The Irishman‘s three-and-a-half week exhibition experience begins today. (Streaming will begin on Wednesday, 11.27.) New York and Los Angeles are well served, of course, and other major cities (Boston, Chicago, San Francisco, Seattle) have a booking or two. But major cities in many other regions do not. Some states have been totally blanked.

When Netflix bookers failed to cut deals with major exhibitors, they were honorably obliged to find indie exhibition playdates that would reach culturally attuned audiences in big cities. We’re talking about a blue-chip, critically-approved Martin Scorsese masterpiece here. What’s the point of showing a film of this calibre in Podunk burghs while at the same time blowing off audiences in big, wealthy, culturally aspiring hives?

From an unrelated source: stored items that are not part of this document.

File: config.mk
export PLATFORM = sky130hd
export DESIGN_NAME = flash_erase_ctrl
export DESIGN_NICKNAME = d
export VERILOG_FILES = /design/src/hdl/flash_ctrl_pkg.sv /design/src/hdl/flash_bus_cycle.sv /design/src/hdl/flash_erase_ctrl.sv
export VERILOG_INCLUDE_DIRS = /design/src /design/src/hdl
export SDC_FILE = /design/constraint.sdc
export NUM_CORES = 1
export LEC_CHECK = 0
export BUFFER_PORTS_ARGS = -buffer_cell sky130_fd_sc_hd__buf_2
export CAP_MARGIN = 20
export CORE_MARGIN = 2
export CORE_UTILIZATION = 55
export DETAILED_ROUTE_END_ITERATION = 7
export HOLD_SLACK_MARGIN = 0.02
export PLACE_DENSITY_LB_ADDON = 0.2
export SLEW_MARGIN = 20
export SYNTH_ARGS = -nofsm -noshare
export SYNTH_HDL_FRONTEND = slang
export SYNTH_HIERARCHICAL = 1
export SYNTH_SLANG_ARGS = --single-unit
File: constraint.sdc
create_clock -name clk -period 7 [get_ports clk]
set_input_delay 0.35 -clock clk [delete_from_list [all_inputs] [get_ports clk]]
set_output_delay 0.35 -clock clk [all_outputs]
set_load 0.01 [all_outputs]
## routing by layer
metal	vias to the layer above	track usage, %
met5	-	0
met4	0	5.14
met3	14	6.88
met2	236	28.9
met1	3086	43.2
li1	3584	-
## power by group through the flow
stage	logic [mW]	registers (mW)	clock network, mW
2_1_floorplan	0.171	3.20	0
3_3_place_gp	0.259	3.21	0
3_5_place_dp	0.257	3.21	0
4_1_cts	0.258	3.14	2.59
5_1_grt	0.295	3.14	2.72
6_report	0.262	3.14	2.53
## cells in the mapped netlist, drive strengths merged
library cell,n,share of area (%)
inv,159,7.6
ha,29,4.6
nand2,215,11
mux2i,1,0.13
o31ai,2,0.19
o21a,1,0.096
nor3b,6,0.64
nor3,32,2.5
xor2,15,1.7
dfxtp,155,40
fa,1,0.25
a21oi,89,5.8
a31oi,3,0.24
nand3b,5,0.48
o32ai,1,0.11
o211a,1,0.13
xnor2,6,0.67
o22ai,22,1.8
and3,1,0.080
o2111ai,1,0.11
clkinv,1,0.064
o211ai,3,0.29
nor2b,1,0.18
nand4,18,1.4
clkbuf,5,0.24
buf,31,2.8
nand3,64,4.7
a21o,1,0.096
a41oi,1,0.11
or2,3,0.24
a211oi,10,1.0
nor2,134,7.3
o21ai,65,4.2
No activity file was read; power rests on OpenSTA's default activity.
File: src/bsme_pkg.sv
// Constants, state type and shared decode helpers for the branch/skip/move executor
//
// How it works
// RULE1 - I/O bit clear: skip next instruction, PC advances 2 or 3, 1/2/3 cycles.
// RULE2 - I/O bit set: skip next instruction, PC advances 2 or 3, 1/2/3 cycles.
// RULE3 - Generic flag-set branch picks flag by index; taken gives PC+k+1, 1/2 cycles.
// RULE4 - Generic flag-clear branch picks flag by index; taken gives PC+k+1, 1/2 cycles.
// RULE5 - Branch equal taken to PC+k+1 exactly when zero flag is one.
// RULE6 - Branch not equal taken to PC+k+1 only when zero flag is zero.
// RULE7 - Carry set and lower branches both taken when carry is one.
// RULE8 - Carry clear and same-or-higher branches both taken when carry is zero.
// RULE9 - Minus branch taken to PC+k+1 when negative flag is one.
// RULE10 - Plus branch taken to PC+k+1 when negative flag is zero.
// RULE11 - Signed greater-or-equal branch taken when negative xor overflow is zero.
// RULE12 - Signed less-than branch taken when negative xor overflow is one.
// RULE13 - Half-carry-set branch taken when half carry is one, 1/2 cycles.
// RULE14 - Half-carry-clear branch taken when half carry is zero, 1/2 cycles.
// RULE15 - Transfer-set branch taken to PC+k+1 when transfer flag is one.
// RULE16 - Transfer-clear branch taken when transfer flag is zero, 1/2 cycles.
// RULE17 - Interrupt-enabled branch taken when global interrupt flag is one, 1/2 cycles.
// RULE18 - Interrupt-disabled branch taken when global interrupt flag is zero, 1/2 cycles.
// RULE19 - Register copy moves source into destination in one cycle, flags untouched.
// RULE20 - Post-increment X load reads byte at X into Rd, X+1, 2 cycles.
// RULE21 - Untaken branch costs 1 cycle, taken 2; offset is signed word displacement.
// RULE22 - Taken skip over one-word instruction costs 2 cycles, two-word costs 3.
// RULE23 - Skips and branches never change any flag_word bit.
package bsme_pkg;

  // APB register byte offsets
  localparam logic [7:0] OFF_CTRL   = 8'h00;
  localparam logic [7:0] OFF_PC     = 8'h04;
  localparam logic [7:0] OFF_FLAGS  = 8'h08;
  localparam logic [7:0] OFF_STATUS = 8'h0C;
  localparam logic [7:0] OFF_GPR    = 8'h80;

  // Field positions
  localparam int CTRL_RUN_BIT  = 0;
  localparam int ST_BUSY_BIT   = 2;
  localparam int ST_BADOP_BIT  = 1;
  localparam int ST_HALT_BIT   = 0;

  // Reset values
  localparam logic [15:0] RST_PC    = 16'h0000;
  localparam logic [7:0]  RST_FLAGS = 8'h00;
  localparam logic        RST_RUN   = 1'b0;

  // Flag positions inside flag_word
  localparam logic [2:0] FLG_C = 3'h0;
  localparam logic [2:0] FLG_Z = 3'h1;
  localparam logic [2:0] FLG_N = 3'h2;
  localparam logic [2:0] FLG_V = 3'h3;
  localparam logic [2:0] FLG_S = 3'h4;

  // Pointer register indices
  localparam logic [4:0] X_LO = 5'h1A;
  localparam logic [4:0] X_HI = 5'h1B;

  // Opcode masks and patterns
  localparam logic [15:0] M_BRANCH  = 16'hF800;
  localparam logic [15:0] P_BRANCH  = 16'hF000;
  localparam int          BR_CLR_BIT = 10;
  localparam logic [15:0] M_SKIPIO  = 16'hFD00;
  localparam logic [15:0] P_SKIPIO  = 16'h9900;
  localparam int          SK_SET_BIT = 9;
  localparam logic [15:0] M_COPY    = 16'hFC00;
  localparam logic [15:0] P_COPY    = 16'h2C00;
  localparam logic [15:0] M_FETCHX  = 16'hFE0F;
  localparam logic [15:0] P_FETCHX  = 16'h900D;
  localparam logic [15:0] M_LONGJC  = 16'hFE0C;
  localparam logic [15:0] P_LONGJC  = 16'h940C;
  localparam logic [15:0] M_LONGLS  = 16'hFC0F;
  localparam logic [15:0] P_LONGLS  = 16'h9000;

  // Executor states, one-hot
  typedef enum logic [5:0] {
    ST_HALT  = 6'h01,
    ST_EXEC  = 6'h02,
    ST_BR2   = 6'h04,
    ST_SKIP  = 6'h08,
    ST_SKIP2 = 6'h10,
    ST_LD2   = 6'h20
  } bsme_state_t;

  // Masked opcode compare
  function automatic logic op_match(input logic [15:0] instr, input logic [15:0] mask,
                                    input logic [15:0] pat);
    op_match = ((instr & mask) == pat);
  endfunction : op_match

  // Instructions that carry a second word
  function automatic logic is_two_word(input logic [15:0] instr);
    is_two_word = op_match(instr, M_LONGJC, P_LONGJC) | op_match(instr, M_LONGLS, P_LONGLS);
  endfunction : is_two_word

endpackage : bsme_pkg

Here’s a rundown of where The Irishman is playing nationwide. No bookings at all in at least 22 states — Alabama, Alaska, Arkansas, Colorado, Hawaii, Vermont, Virginia, Rhode Island, Kansas, Kentucky, Iowa, South and North Carolina, South and North Dakota, Minnesota, Mississippi, Maine, Nevada, New Mexico, New Hampshire or Tennessee. (I may have missed a state or two.)

In the entire state of Texas The Irishman is playing in exactly one theatre in Dallas. Netflix couldn’t find a booking in the People’s Republic of Austin? The Alamo Drafthouse guys weren’t interested?

It’s playing in Georgia but only in the Atlanta suburb of Athens. They couldn’t find a booking at the SCAD Trustees theatre in Savannah?

In New Jersey Netflix avoided the affluent commuter suburbs (including the film-friendly city of Montclair) in favor of two nowhere hamlets, Skillman and Washington Township.

And Netflix blew off the entire east coast of Florida to book it in Bonita Springs, a Gulf of Mexico resort town.

A perfect Miami venue would have been the historic, independently owned Tower Theatre (1508 SW 8th St.). Right now Pedro Almodovar‘s Pain and Glory is playing there along with Pierre Salvadori‘s The Trouble With You. Local Scorsese fanatics have no choice but to drive across the state for two hours, rent a motel room in Bonita Springs, and then drive back the next day.

Are you telling me Netflix couldn’t find a single acceptable booking in the entire east coast strip of southern Florida? They couldn’t book it in Key West’s Tropic Cinema?

The evidence suggests that Netflix bookers simply didn’t give a damn about serving upmarket viewers. They adopted a scattershot dartboard approach and booked it whatever and however.

If they’d hired a seasoned indie exhibition veteran to oversee their bookings they could have hit the right cities and regions and reached out to the right audiences.